AWS Database Blog

Visualize Ethereum ERC20 token data using Amazon Managed Blockchain Query and Amazon QuickSight

Businesses such as Paxos that issue stablecoin USD tokens want to find a way to identify common token metrics such as top holders, daily active users, daily volume, total number of holders, latest transfers, top Decentralized Finance (DeFi) protocols the tokens have been used on, and more. With Amazon Managed Blockchain (AMB) Query and Amazon QuickSight, businesses can easily analyze Ethereum token data.

Moreover, with QuickSight, you can format dashboards in a visually pleasing way, automate reports, and easily obtain critical information for ERC20 tokens. In this post, we show how to use AMB Query and AWS data services like AWS Glue, Amazon Athena, and QuickSight to generate visualizations that help you analyze data related to ERC20 tokens.

Quicksight dashboard displaying ERC20 token metrics

QuickSight dashboard displaying ERC20 token metrics.

How AMB Query helps with token visualization

In this section, we discuss the key features of AMB Query for Ethereum and why it’s the ideal choice for gathering the public blockchain data needed to generate visualizations for ERC20 token metrics.

Continuously updated finalized data

One of the key data points we want to capture on our token visualization dashboards are daily active users, daily volume, latest transfers, and top Ethereum DeFi platforms used by the token users. To display this information, we need a mechanism that can capture token operations. To do that, we can utilize AMB Query’s ListTransactions and ListTransactionEvents APIs.

The ListTransactions API gives you an entire list of all the transactions for Externally Owned Accounts (EOA) on Ethereum or smart contract addresses for ERC20 tokens. Take for example PayPal’s fully backed stablecoin PYUSD issued by Paxos. PayPal can use ListTransactions to get all the transactions of PYUSD. Then, you can call ListTransactionEvents with each transaction hash to query a list of all of the transfers for an address for tokens (ERC20, ERC1155, ERC721) or native coins (BTC, ETH) on a public blockchain. Similarly, for PayPal, they can retrieve a list of all of the balances for PYUSD tokens.
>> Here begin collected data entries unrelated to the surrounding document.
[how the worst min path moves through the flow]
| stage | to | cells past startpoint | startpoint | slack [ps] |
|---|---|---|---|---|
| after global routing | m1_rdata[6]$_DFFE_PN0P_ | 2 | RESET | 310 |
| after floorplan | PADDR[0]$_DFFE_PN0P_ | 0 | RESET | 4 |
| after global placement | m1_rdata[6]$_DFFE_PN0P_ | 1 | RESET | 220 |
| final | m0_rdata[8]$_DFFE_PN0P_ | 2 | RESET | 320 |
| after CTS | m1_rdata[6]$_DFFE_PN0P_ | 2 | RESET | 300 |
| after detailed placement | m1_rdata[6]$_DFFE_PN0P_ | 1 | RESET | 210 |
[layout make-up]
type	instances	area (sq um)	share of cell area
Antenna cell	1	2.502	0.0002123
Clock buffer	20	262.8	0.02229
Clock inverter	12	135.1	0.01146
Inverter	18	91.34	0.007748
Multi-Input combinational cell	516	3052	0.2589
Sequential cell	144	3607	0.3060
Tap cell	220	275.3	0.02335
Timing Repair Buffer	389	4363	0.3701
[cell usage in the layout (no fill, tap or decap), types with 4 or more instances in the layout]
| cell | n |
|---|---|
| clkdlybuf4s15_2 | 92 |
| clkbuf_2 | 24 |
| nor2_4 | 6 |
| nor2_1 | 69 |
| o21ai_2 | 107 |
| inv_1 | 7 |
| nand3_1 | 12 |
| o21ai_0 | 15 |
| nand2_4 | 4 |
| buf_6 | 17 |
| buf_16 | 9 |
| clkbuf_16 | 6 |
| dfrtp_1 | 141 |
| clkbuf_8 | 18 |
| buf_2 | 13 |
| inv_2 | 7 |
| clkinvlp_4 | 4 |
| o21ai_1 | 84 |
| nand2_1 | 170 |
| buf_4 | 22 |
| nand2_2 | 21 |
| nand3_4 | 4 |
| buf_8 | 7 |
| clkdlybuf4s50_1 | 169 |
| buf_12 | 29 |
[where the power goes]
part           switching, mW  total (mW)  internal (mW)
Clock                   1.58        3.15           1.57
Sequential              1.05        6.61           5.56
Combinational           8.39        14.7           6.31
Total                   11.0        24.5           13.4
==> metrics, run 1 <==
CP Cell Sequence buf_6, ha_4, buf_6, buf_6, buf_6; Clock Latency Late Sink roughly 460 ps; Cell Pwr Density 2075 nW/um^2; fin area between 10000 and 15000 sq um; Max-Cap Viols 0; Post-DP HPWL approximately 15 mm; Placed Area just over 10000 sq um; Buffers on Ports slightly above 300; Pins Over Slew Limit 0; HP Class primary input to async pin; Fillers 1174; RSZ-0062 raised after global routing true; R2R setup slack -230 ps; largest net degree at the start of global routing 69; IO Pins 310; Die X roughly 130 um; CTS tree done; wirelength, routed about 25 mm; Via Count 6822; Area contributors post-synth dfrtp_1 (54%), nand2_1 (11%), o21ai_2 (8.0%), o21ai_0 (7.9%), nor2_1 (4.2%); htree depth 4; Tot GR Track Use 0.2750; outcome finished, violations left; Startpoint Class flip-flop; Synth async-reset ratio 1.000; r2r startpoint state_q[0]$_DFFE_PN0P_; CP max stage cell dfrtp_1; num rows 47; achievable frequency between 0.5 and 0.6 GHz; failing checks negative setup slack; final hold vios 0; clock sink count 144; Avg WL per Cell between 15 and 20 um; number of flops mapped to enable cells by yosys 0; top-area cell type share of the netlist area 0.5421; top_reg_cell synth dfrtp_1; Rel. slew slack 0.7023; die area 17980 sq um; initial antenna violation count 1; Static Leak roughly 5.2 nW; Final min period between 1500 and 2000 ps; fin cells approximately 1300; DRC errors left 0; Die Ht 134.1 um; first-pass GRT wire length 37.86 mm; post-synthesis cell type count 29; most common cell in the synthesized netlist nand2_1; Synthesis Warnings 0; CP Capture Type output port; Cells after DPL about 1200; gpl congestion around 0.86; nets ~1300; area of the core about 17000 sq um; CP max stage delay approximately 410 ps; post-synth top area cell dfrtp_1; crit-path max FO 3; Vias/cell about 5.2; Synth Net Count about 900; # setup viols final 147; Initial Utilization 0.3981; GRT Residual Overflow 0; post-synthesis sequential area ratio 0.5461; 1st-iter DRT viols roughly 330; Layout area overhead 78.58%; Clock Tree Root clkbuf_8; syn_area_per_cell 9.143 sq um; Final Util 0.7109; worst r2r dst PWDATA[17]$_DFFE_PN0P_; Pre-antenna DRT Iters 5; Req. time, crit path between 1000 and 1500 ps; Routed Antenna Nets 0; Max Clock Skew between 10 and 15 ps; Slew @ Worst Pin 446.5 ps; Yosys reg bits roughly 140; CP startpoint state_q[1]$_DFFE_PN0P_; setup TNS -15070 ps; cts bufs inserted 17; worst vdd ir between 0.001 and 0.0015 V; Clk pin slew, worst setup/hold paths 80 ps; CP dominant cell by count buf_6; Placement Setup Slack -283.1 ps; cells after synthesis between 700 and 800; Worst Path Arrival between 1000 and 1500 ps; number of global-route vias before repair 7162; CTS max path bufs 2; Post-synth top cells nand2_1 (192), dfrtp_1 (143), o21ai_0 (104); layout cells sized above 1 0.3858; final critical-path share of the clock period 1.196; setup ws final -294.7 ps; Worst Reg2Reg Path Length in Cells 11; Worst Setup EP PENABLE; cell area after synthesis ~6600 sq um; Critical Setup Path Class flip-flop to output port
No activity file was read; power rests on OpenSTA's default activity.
--- src/rtl/record_uart_serializer_pkg.sv ---
// Shared definitions for the timetag record to UART byte serializer.
package record_uart_serializer_pkg;

    localparam int REC_BYTES = 6;
    localparam int REC_W     = 8 * REC_BYTES;

    typedef enum logic [1:0] {
        ST_IDLE  = 2'd0,
        ST_FETCH = 2'd1,
        ST_SEND  = 2'd2
    } state_t;

endpackage

--- src/rtl/record_uart_serializer.sv ---
// Pulls one record per FIFO read and streams it MSB-first as bytes over a
// valid/ready interface, refetching back-to-back when more records are queued.
module record_uart_serializer #(
    parameter int REC_BYTES = record_uart_serializer_pkg::REC_BYTES,
    parameter int CNT_W     = 32
) (
    input  logic                   clk,
    input  logic                   reset,
    input  logic                   enable,
    input  logic                   fifo_empty,
    output logic                   fifo_rdreq,
    input  logic [8*REC_BYTES-1:0] fifo_q,
    output logic [7:0]             tx_data,
    output logic                   tx_valid,
    input  logic                   tx_ready,
    output logic                   busy,
    output logic [CNT_W-1:0]       records_sent
);
    import record_uart_serializer_pkg::*;

    localparam int SR_W  = 8 * REC_BYTES;
    localparam int IDX_W = (REC_BYTES > 1) ? $clog2(REC_BYTES) : 1;
    localparam logic [IDX_W-1:0] LAST_IDX = IDX_W'(REC_BYTES - 1);

    state_t           state;
    logic [SR_W-1:0]  shreg;
    logic [IDX_W-1:0] byte_idx;
    logic             last_accept;

    assign last_accept = (state == ST_SEND) && tx_valid && tx_ready && (byte_idx == LAST_IDX);
    assign fifo_rdreq  = !reset && enable && !fifo_empty && ((state == ST_IDLE) || last_accept);

    // The outgoing byte is always the top of the shift register, so it only
    // moves on an accepted handshake and holds steady under backpressure.
    assign tx_data = shreg[SR_W-1 -: 8];

    always_ff @(posedge clk or posedge reset) begin
        if (reset) begin
            state        <= ST_IDLE;
            shreg        <= '0;
            byte_idx     <= '0;
            tx_valid     <= 1'b0;
            busy         <= 1'b0;
            records_sent <= '0;
        end else begin
            case (state)
                ST_IDLE: begin
                    tx_valid <= 1'b0;
                    if (fifo_rdreq) begin
                        state <= ST_FETCH;
                        busy  <= 1'b1;
                    end
                end
                ST_FETCH: begin
                    shreg    <= fifo_q;
                    byte_idx <= '0;
                    tx_valid <= 1'b1;
                    busy     <= 1'b1;
                    state    <= ST_SEND;
                end
                ST_SEND: begin
                    if (tx_valid && tx_ready) begin
                        shreg <= shreg << 8;
                        if (last_accept) begin
                            byte_idx     <= '0;
                            records_sent <= records_sent + CNT_W'(1);
                            tx_valid     <= 1'b0;
                            // A read issued on the final accept chains straight into the next record.
                            if (fifo_rdreq) begin
                                state <= ST_FETCH;
                            end else begin
                                state <= ST_IDLE;
                                busy  <= 1'b0;
                            end
                        end else begin
                            byte_idx <= byte_idx + IDX_W'(1);
                        end
                    end
                end
                default: begin
                    state    <= ST_IDLE;
                    tx_valid <= 1'b0;
                    busy     <= 1'b0;
                end
            endcase
        end
    end

endmodule

--- config.mk ---
export PLATFORM = sky130hd
export DESIGN_NAME = record_uart_serializer
export DESIGN_NICKNAME = d
export VERILOG_FILES = /design/src/rtl/record_uart_serializer_pkg.sv /design/src/rtl/record_uart_serializer.sv
export SDC_FILE = /design/constraint.sdc
export NUM_CORES = 1
export LEC_CHECK = 0
export BUFFER_PORTS_ARGS = -buffer_cell sky130_fd_sc_hd__buf_2
export CORE_ASPECT_RATIO = 0.7
export CORE_MARGIN = 1
export CORE_UTILIZATION = 50
export CTS_CLUSTER_SIZE = 28
export DETAILED_ROUTE_END_ITERATION = 12
export MAX_ROUTING_LAYER = met4
export PLACE_DENSITY = 0.78
export REMOVE_ABC_BUFFERS = 1
export SLEW_MARGIN = 10
export SYNTH_ARGS = -nofsm -noshare
export SYNTH_HDL_FRONTEND = slang
export SYNTH_SLANG_ARGS = --single-unit
--- constraint.sdc ---
create_clock -name clk -period 4.2 [get_ports clk]
set_input_delay 0.63 -clock clk [delete_from_list [all_inputs] [get_ports clk]]
set_output_delay 0.63 -clock clk [all_outputs]
set_load 0.02 [all_outputs]
Word-level counts from Yosys, hierarchy flattened
Cells that the tools add are included.
Widths: inputs -> output; s select.
{"block": "totals", "register_bits": 87, "inputBits": 53, "out_inout_bits": 43}
{"block": "classes", "addsub": 2, "n_eq_ne": 7, "n_mux": 18, "n_reduce_logical": 17}
{"operator": "$pmux 48 s2", "n": 1}
{"operator": "$mux 48", "n": 1}
{"operator": "$add 32x1->32 const B", "n": 1}
{"operator": "$logic_and 1x1->1", "n": 7}
{"operator": "$mux 1", "n": 7}
{"operator": "$mux 2", "n": 3}
{"operator": "$mux 3", "n": 2}
{"operator": "$ne 2x2->1 const B", "n": 3}
{"operator": "$pmux 2 s3", "n": 1}
{"operator": "$pmux 3 s2", "n": 1}
{"operator": "$reduce_and 3->1", "n": 2}
{"operator": "$reduce_and 2->1", "n": 2}
{"operator": "$reduce_and 4->1", "n": 1}
{"operator": "$add 3x1->3 const B", "n": 1}
{"operator": "$eq 3x3->1 const B", "n": 1}
{"operator": "$pmux 1 s3", "n": 1}
{"operator": "$eq 2x1->1 const B", "n": 1}
{"operator": "$eq 2x2->1 const B", "n": 1}
{"operator": "$logic_not 1->1", "n": 2}
{"operator": "$logic_not 2->1", "n": 1}
{"operator": "$ne 2x1->1 const B", "n": 1}
{"operator": "$pmux 1 s2", "n": 1}
{"operator": "$reduce_bool 2->1", "n": 1}
{"operator": "$logic_or 1x1->1", "n": 1}

Depth between registers and ports, before layout
Gate-level depths: netlist (run 1).
{"block": "depth", "word_depth": 10, "ltp_mapped": 7, "mapped_depth_nobuf": 6}

Worst setup path after synthesis (run 1)
No wires, ideal clock.
{"block": "synth_timing", "path_kind": "input -> output", "start": "input reset", "end": "output fifo_rdreq", "t_arrival_ns": 1.237, "required_time_ns": 3.570, "slack_ns": 2.333, "cell_stages": 2, "path_buffers": 0, "cell_sequence": "nor3b_1 -> and3b_1"}
{"block": "synth_between", "elab_chain_len": 4}
{"element": "from (decl)", "line_no": "record_uart_serializer.sv:8", "rtl": "input logic reset,"}
{"element": "$logic_not 1->1 (no line)"}
{"element": "$logic_and 1x1->1 (3 in a row)", "line_no": "record_uart_serializer.sv:31", "rtl": "assign fifo_rdreq = !reset && enable && !fifo_empty && ((state == ST_IDLE) || last_accept);"}
{"element": "to (decl)", "line_no": "record_uart_serializer.sv:11", "rtl": "output logic fifo_rdreq,"}
No other way between the ends.

Worst setup path after layout (run 1)
{"block": "layout_timing", "start": "register byte_idx[1]", "end": "output fifo_rdreq"}
{"block": "layout_between", "elab_chain_len": 4}
{"element": "from (decl)", "line_no": "record_uart_serializer.sv:27", "rtl": "logic [IDX_W-1:0] byte_idx;"}
{"element": "from (signal assigned)", "line_no": "record_uart_serializer.sv:76", "rtl": "byte_idx <= byte_idx + IDX_W'(1);"}
{"element": "$eq 3x3->1", "line_no": "record_uart_serializer.sv:30", "rtl": "assign last_accept = (state == ST_SEND) && tx_valid && tx_ready && (byte_idx == LAST_IDX);"}
{"element": "$logic_and 1x1->1", "line_no": "record_uart_serializer.sv:30"}
{"element": "$logic_or 1x1->1", "line_no": "record_uart_serializer.sv:31"}
{"element": "$logic_and 1x1->1", "line_no": "record_uart_serializer.sv:31"}
No other way between the ends.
With data related to transactions, balances, and distribution of tokens, you can identify the top DeFi platforms by volume in PayPal’s PYUSD token exchanged. By identifying the smart contract address that holds the PYUSD tokens in a liquidity pool, you can check how many transfers that address does in a span of time.

Historical data

The other set of key data points we want to capture on our token visualization dashboards are top holders and total holders. To do this, the ListTokenBalances API will give you a list of all tokens minted by a smart contract when you pass in the appropriate smart contract address as the input. Moreover, AMB Query will provide historical data via the REST API that would otherwise require specialized indexing infrastructure and extract, transform, and load (ETL) processes to gain access.

Cost efficiency

Working with blockchain data can be expensive, particularly if you must manually run ETL on blockchain data and index it in various ways in order to serve query and analytics workloads. AMB Query, however, allows you to shed the undifferentiated heavy lifting and cost of operating blockchain data infrastructure on your own, and instead query the exact data you need on-demand using a pay-as-you-go model. Not only does this represent an opportunity for cost savings, AMB Query provides predictable pricing according to the complexity or resources used by the API calls, which makes it easy to determine what your costs will be for a given workload.

Solution overview

Now that we have discussed why we want token visualizations and why AMB Query would be a good fit in creating these token visualizations, we discuss how this would be implemented. The following figure shows the architecture of what the AMB Query integration would look like for creating token visibility dashboards.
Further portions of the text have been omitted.